To the editor:
In response to Glenn Cook’s Sunday column, “Another way to restore school budget cuts”:
Neither the Nevada Parent Teacher Association nor any local PTA operating under our 501(c)3 nonprofit status is a fundraising organization. Not one.
Nevada PTA has for many years strongly suggested that local PTAs raise funds to run programs that increase family engagement and student outcomes. Nevada PTA further suggests that local PTA leaders work closely with their schools to offer volunteer support for the schools’ own fundraising efforts.
However, Nevada PTA does not advocate fundraising to make up for inadequate state support of public education. Why? For every parent group that can raise tens of thousands of dollars (such as the elementary school PTO cited by Mr. Cook), there are more schools that struggle to raise $1,000. How do we ensure that each student has access to the same high-quality education in that scenario? With raised money comes power and influence with the school, and a guaranteed seat at the table when decisions must be made. Of course, parents should be partners in that process — without the price tag.
Instead, we all need to look at the data and make sound decisions based upon it. The National Standards for Family-School Partnerships have been developed by the top researchers in the field, utilizing data and analysis, and are part of the Nevada Revised Statutes in their original form. The six standards for Family-School Partnerships with research finds are available at: www.pta.org/National Standards.pdf.
In response to Sunday’s transcribed interview with former Washington, D.C., chancellor Michelle Rhee:
The Nevada PTA supports education reform, in particular:
— Identifying, compensating and retaining the most effective teachers.
— Ending social promotion of students.
— Conducting transparent contract negotiations with school districts.
— Implementing effective family engagement across Nevada. Effective family engagement is by far the greatest predictor of student success. Although a strong teacher in the classroom and a principal-leader in the building are both important, neither has as much influence on successful student outcomes as effective family engagement.

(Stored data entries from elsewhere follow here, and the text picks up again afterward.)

[src/hw/rtl/ddq_pkg.sv]
package ddq_pkg;

   localparam int DEPTH_DEFAULT = 16;

   // request command codes
   localparam logic [2:0] CMD_INS_FRONT = 3'd0;
   localparam logic [2:0] CMD_INS_BACK  = 3'd1;
   localparam logic [2:0] CMD_COUNT     = 3'd2;
   localparam logic [2:0] CMD_DEDUP     = 3'd3;
   localparam logic [2:0] CMD_DUMP      = 3'd4;

   // response status codes
   localparam logic [1:0] ST_OK    = 2'd0;
   localparam logic [1:0] ST_FULL  = 2'd1;
   localparam logic [1:0] ST_EMPTY = 2'd2;

   // where the response tally and value come from
   localparam logic [1:0] SRC_LEN   = 2'd0;
   localparam logic [1:0] SRC_TALLY = 2'd1;
   localparam logic [1:0] SRC_ITEM  = 2'd2;

   typedef struct packed {
      logic       ins_front;
      logic       ins_back;
      logic       start_pass;
      logic       rd_outer;
      logic       rd_inner;
      logic       cap_v;
      logic       cmp;
      logic       outer_end;
      logic       finish_dedup;
      logic       next_i;
      logic       load_rsp;
      logic [1:0] rsp_status;
      logic [1:0] rsp_src;
      logic       mode_count;
   } ctl_cmd_type;

   typedef struct packed {
      logic full;
      logic empty;
      logic i_last;
      logic j_last;
      logic range_zero;
   } ctl_sts_type;

endpackage

[src/hw/rtl/dedup_deque_store.sv]
// Bounded double-ended list of 32-bit values with duplicate count and removal.
// Request channel (req_valid/req_ready): command and value. Response channel
// (rsp_valid/rsp_ready): status, item value, tally, last flag.
// One request is worked on at a time; req_ready is high only while idle.
// Insert and unused commands: response valid the cycle after acceptance.
// Count: for n > 0 entries, each outer entry is read from the single-port
// store, then compared against every other entry, with one store read and
// one compare per inner step. Remove-duplicates: the same outer loop, with
// the inner loop only over the entries kept so far, plus a finishing step.
// Count or remove on an empty list answers the next cycle.
// Dump: one response per entry, the next read only after one is taken, the
// last one flagged; an empty list gives one response with status empty.
// A stalled response holds all fields until taken; no new request is taken
// meanwhile. Reset (synchronous) empties the list at once; store contents
// are left as they are and are never read before being written again.
module dedup_deque_store #(
   parameter int DEPTH = ddq_pkg::DEPTH_DEFAULT
) (
   input  logic               clock,
   input  logic               reset,
   input  logic               req_valid,
   output logic               req_ready,
   input  logic [2:0]         req_command,
   input  logic signed [31:0] req_value,
   output logic               rsp_valid,
   input  logic               rsp_ready,
   output logic [1:0]         rsp_status,
   output logic signed [31:0] rsp_item_value,
   output logic [4:0]         rsp_tally,
   output logic               rsp_last
);

   ddq_pkg::ctl_cmd_type cmd;
   ddq_pkg::ctl_sts_type sts;

   ddq_ctrl u_ctrl (
      .clock       (clock),
      .reset       (reset),
      .req_valid   (req_valid),
      .req_ready   (req_ready),
      .req_command (req_command),
      .rsp_valid   (rsp_valid),
      .rsp_ready   (rsp_ready),
      .cmd         (cmd),
      .sts         (sts)
   );

   ddq_datapath #(
      .DEPTH (DEPTH)
   ) u_datapath (
      .clock          (clock),
      .reset          (reset),
      .req_value      (req_value),
      .cmd            (cmd),
      .sts            (sts),
      .rsp_status     (rsp_status),
      .rsp_item_value (rsp_item_value),
      .rsp_tally      (rsp_tally),
      .rsp_last       (rsp_last)
   );

endmodule

[src/hw/rtl/ddq_ctrl.sv]
module ddq_ctrl (
   input  logic                  clock,
   input  logic                  reset,
   input  logic                  req_valid,
   output logic                  req_ready,
   input  logic [2:0]            req_command,
   output logic                  rsp_valid,
   input  logic                  rsp_ready,
   output ddq_pkg::ctl_cmd_type  cmd,
   input  ddq_pkg::ctl_sts_type  sts
);

   localparam logic [3:0] S_IDLE = 4'd0;
   localparam logic [3:0] S_ORD  = 4'd1;
   localparam logic [3:0] S_OCAP = 4'd2;
   localparam logic [3:0] S_IRD  = 4'd3;
   localparam logic [3:0] S_ICMP = 4'd4;
   localparam logic [3:0] S_OEND = 4'd5;
   localparam logic [3:0] S_FIN  = 4'd6;
   localparam logic [3:0] S_DRD  = 4'd7;
   localparam logic [3:0] S_DOUT = 4'd8;
   localparam logic [3:0] S_RESP = 4'd9;

   logic [3:0] state_ff, state_in;
   logic       mode_ff, mode_in;

   always_ff @(posedge clock) begin
      if (reset) begin
         state_ff <= S_IDLE;
         mode_ff  <= 1'b0;
      end else begin
         state_ff <= state_in;
         mode_ff  <= mode_in;
      end
   end

   assign req_ready = (state_ff == S_IDLE);
   assign rsp_valid = (state_ff == S_RESP) || (state_ff == S_DOUT);

   always_comb begin
      state_in       = state_ff;
      mode_in        = mode_ff;
      cmd            = '0;
      cmd.mode_count = mode_ff;
      cmd.rsp_status = ddq_pkg::ST_OK;
      cmd.rsp_src    = ddq_pkg::SRC_LEN;
      unique case (state_ff)
         S_IDLE: begin
            if (req_valid) begin
               unique case (req_command)
                  ddq_pkg::CMD_INS_FRONT, ddq_pkg::CMD_INS_BACK: begin
                     cmd.load_rsp = 1'b1;
                     if (sts.full) begin
                        cmd.rsp_status = ddq_pkg::ST_FULL;
                     end else begin
                        cmd.ins_front = (req_command == ddq_pkg::CMD_INS_FRONT);
                        cmd.ins_back  = (req_command == ddq_pkg::CMD_INS_BACK);
                     end
                     state_in = S_RESP;
                  end
                  ddq_pkg::CMD_COUNT, ddq_pkg::CMD_DEDUP: begin
                     mode_in        = (req_command == ddq_pkg::CMD_COUNT);
                     cmd.start_pass = 1'b1;
                     if (sts.empty) begin
                        // nothing to scan: tally and length are both zero
                        cmd.load_rsp = 1'b1;
                        state_in     = S_RESP;
                     end else begin
                        state_in = S_ORD;
                     end
                  end
                  ddq_pkg::CMD_DUMP: begin
                     cmd.start_pass = 1'b1;
                     if (sts.empty) begin
                        cmd.load_rsp   = 1'b1;
                        cmd.rsp_status = ddq_pkg::ST_EMPTY;
                        state_in       = S_RESP;
                     end else begin
                        state_in = S_DRD;
                     end
                  end
                  default: begin
                     cmd.load_rsp = 1'b1;
                     state_in     = S_RESP;
                  end
               endcase
            end
         end
         S_ORD: begin
            cmd.rd_outer = 1'b1;
            state_in     = S_OCAP;
         end
         S_OCAP: begin
            cmd.cap_v = 1'b1;
            state_in  = sts.range_zero ? S_OEND : S_IRD;
         end
         S_IRD: begin
            cmd.rd_inner = 1'b1;
            state_in     = S_ICMP;
         end
         S_ICMP: begin
            cmd.cmp  = 1'b1;
            state_in = sts.j_last ? S_OEND : S_IRD;
         end
         S_OEND: begin
            cmd.outer_end = 1'b1;
            if (!sts.i_last) begin
               state_in = S_ORD;
            end else if (mode_ff) begin
               cmd.load_rsp = 1'b1;
               cmd.rsp_src  = ddq_pkg::SRC_TALLY;
               state_in     = S_RESP;
            end else begin
               state_in = S_FIN;
            end
         end
         S_FIN: begin
            cmd.finish_dedup = 1'b1;
            cmd.load_rsp     = 1'b1;
            state_in         = S_RESP;
         end
         S_DRD: begin
            cmd.rd_outer = 1'b1;
            cmd.load_rsp = 1'b1;
            cmd.rsp_src  = ddq_pkg::SRC_ITEM;
            state_in     = S_DOUT;
         end
         S_DOUT: begin
            if (rsp_ready) begin
               if (sts.i_last) begin
                  state_in = S_IDLE;
               end else begin
                  cmd.next_i = 1'b1;
                  state_in   = S_DRD;
               end
            end
         end
         S_RESP: begin
            if (rsp_ready) begin
               state_in = S_IDLE;
            end
         end
         default: begin
            state_in = S_IDLE;
         end
      endcase
   end

endmodule

[src/hw/rtl/ddq_datapath.sv]
module ddq_datapath #(
   parameter int DEPTH = ddq_pkg::DEPTH_DEFAULT
) (
   input  logic                  clock,
   input  logic                  reset,
   input  logic signed [31:0]    req_value,
   input  ddq_pkg::ctl_cmd_type  cmd,
   output ddq_pkg::ctl_sts_type  sts,
   output logic [1:0]            rsp_status,
   output logic signed [31:0]    rsp_item_value,
   output logic [4:0]            rsp_tally,
   output logic                  rsp_last
);

   localparam int IDX_W = $clog2(DEPTH);
   localparam int CNT_W = $clog2(DEPTH + 1);

   logic [31:0]      mem [DEPTH];
   logic [31:0]      rd_data_ff;

   logic [IDX_W-1:0] front_ff, front_in;
   logic [CNT_W-1:0] count_ff, count_in;
   logic [CNT_W-1:0] i_ff, j_ff, w_ff, tally_ff;
   logic [31:0]      cur_v_ff;
   logic             found_ff;
   logic [1:0]       status_ff, src_ff;

   logic [IDX_W-1:0] front_dec;
   logic [CNT_W-1:0] pos;
   logic [IDX_W:0]   sum;
   logic [IDX_W-1:0] slot;
   logic [IDX_W-1:0] waddr;
   logic             we;
   logic [31:0]      wdata;
   logic [CNT_W-1:0] range;
   logic             match;
   logic [CNT_W-1:0] tally_sel;
   logic [CNT_W+4:0] tally_wide;

   assign front_dec = (front_ff == '0) ? IDX_W'(DEPTH - 1) : front_ff - IDX_W'(1);

   always_comb begin
      priority if (cmd.ins_back) begin
         pos = count_ff;
      end else if (cmd.rd_inner) begin
         pos = j_ff;
      end else if (cmd.outer_end) begin
         pos = w_ff;
      end else begin
         pos = i_ff;
      end
   end

   // physical slot of a list position: one compare and subtract for the wrap
   always_comb begin
      sum = {1'b0, front_ff} + {1'b0, pos[IDX_W-1:0]};
      if (sum >= (IDX_W + 1)'(DEPTH)) begin
         sum = sum - (IDX_W + 1)'(DEPTH);
      end
      slot = sum[IDX_W-1:0];
   end

   assign we    = cmd.ins_front || cmd.ins_back ||
                  (cmd.outer_end && !cmd.mode_count && !found_ff);
   assign waddr = cmd.ins_front ? front_dec : slot;
   assign wdata = (cmd.ins_front || cmd.ins_back) ? req_value : cur_v_ff;

   always_ff @(posedge clock) begin
      if (we) begin
         mem[waddr] <= wdata;
      end
      if (cmd.rd_outer || cmd.rd_inner) begin
         rd_data_ff <= mem[slot];
      end
   end

   assign range = cmd.mode_count ? count_ff : w_ff;
   // count compares against every other entry, dedup against kept ones
   assign match = (rd_data_ff == cur_v_ff) && (!cmd.mode_count || (j_ff != i_ff));

   always_comb begin
      front_in = front_ff;
      count_in = count_ff;
      if (cmd.ins_front) begin
         front_in = front_dec;
      end
      if (cmd.ins_front || cmd.ins_back) begin
         count_in = count_ff + CNT_W'(1);
      end else if (cmd.finish_dedup) begin
         count_in = w_ff;
      end
   end

   always_ff @(posedge clock) begin
      if (reset) begin
         front_ff <= '0;
         count_ff <= '0;
      end else begin
         front_ff <= front_in;
         count_ff <= count_in;
      end
   end

   always_ff @(posedge clock) begin
      if (cmd.start_pass) begin
         i_ff     <= '0;
         w_ff     <= '0;
         tally_ff <= '0;
      end
      if (cmd.cap_v) begin
         cur_v_ff <= rd_data_ff;
         j_ff     <= '0;
         found_ff <= 1'b0;
      end
      if (cmd.cmp) begin
         j_ff <= j_ff + CNT_W'(1);
         if (match) begin
            found_ff <= 1'b1;
         end
      end
      if (cmd.outer_end) begin
         i_ff <= i_ff + CNT_W'(1);
         if (cmd.mode_count) begin
            tally_ff <= tally_ff + CNT_W'(found_ff);
         end else if (!found_ff) begin
            w_ff <= w_ff + CNT_W'(1);
         end
      end
      if (cmd.next_i) begin
         i_ff <= i_ff + CNT_W'(1);
      end
      if (cmd.load_rsp) begin
         status_ff <= cmd.rsp_status;
         src_ff    <= cmd.rsp_src;
      end
   end

   assign sts.full       = (count_ff == CNT_W'(DEPTH));
   assign sts.empty      = (count_ff == '0);
   assign sts.i_last     = (i_ff == count_ff - CNT_W'(1));
   assign sts.j_last     = (j_ff == range - CNT_W'(1));
   assign sts.range_zero = (range == '0);

   assign tally_sel  = (src_ff == ddq_pkg::SRC_TALLY) ? tally_ff : count_ff;
   assign tally_wide = {5'b0, tally_sel};

   assign rsp_status     = status_ff;
   assign rsp_tally      = tally_wide[4:0];
   assign rsp_item_value = (src_ff == ddq_pkg::SRC_ITEM) ? rd_data_ff : '0;
   assign rsp_last       = (src_ff == ddq_pkg::SRC_ITEM) ? sts.i_last : 1'b1;

endmodule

The Nevada PTA is in its 71st year, working hard to get this message out to parents, teachers, principals, school system leadership and, yes, even to legislators.
Nevada PTA welcomes a serious discussion on how our community — including the Review-Journal — can work together to promote the data-driven answer to improving student outcomes: effective family engagement.
ALISON J. TURNER
The writer is president of the Nevada PTA.
To the editor:
As a taxpayer, I have been closely watching some public agencies try to live within their available funds, while some others and individuals selfishly demand no personal sacrifice. Let somebody else be fired or their pay reduced.
Education is important, and getting the most value for the education buck is terribly important now.
And there are some changes I have not heard discussed that could generate more funds for the classroom.
One item is easing out all school busing for grades seven through 12. I would propose ending busing for grade 12 next school year, and possibly grade 11. Then drop busing for the other grades, one at a time each semester through grade seven. I would suggest that the school district work with the Regional Transportation Commission to help with the transition, routes and discounts.
More savings could come from eliminating the Clark County School District police and from ending all free or below-cost school meals, except for demonstrably homeless children.
Then end all special language teaching. Keep French, German, Chinese, etc.
Being a teacher is special. Just because a person would like to be a teacher does not necessarily make that individual a good teacher. Standards must be set and maintained. If a teacher cannot advance students at a predetermined rate and level, the teacher should be replaced and given one more chance in another environment. Union obstruction in this area must not be tolerated. Seniority should not protect poor performance.
A person who does not demonstrate good teaching skills should not be considered for a school district’s administration. Candidates for administration positions should be required to demonstrate superior teaching results.
I know these ideas will cause a lot whining and grinding of teeth. But we need to do much, much better.
To the editor:
There have been several articles posing the question, “Where can California put the 33,000 convicted felons it has been ordered to release from its penal institutions by our U.S. Supreme Court?”
A very good question. No state would want these criminals flooding its neighborhoods.
But there is a place within the continental United States that has no rights because it’s not a state.
A just solution would be to put every released criminal on a plane or bus with a one-way ticket to Washington, D.C. Politicians in Washington care about these dangerous felons and would always welcome a few more.
Federal acts causing problems should offer federal solutions. Perhaps they even could have a free tour of the Supreme Court building.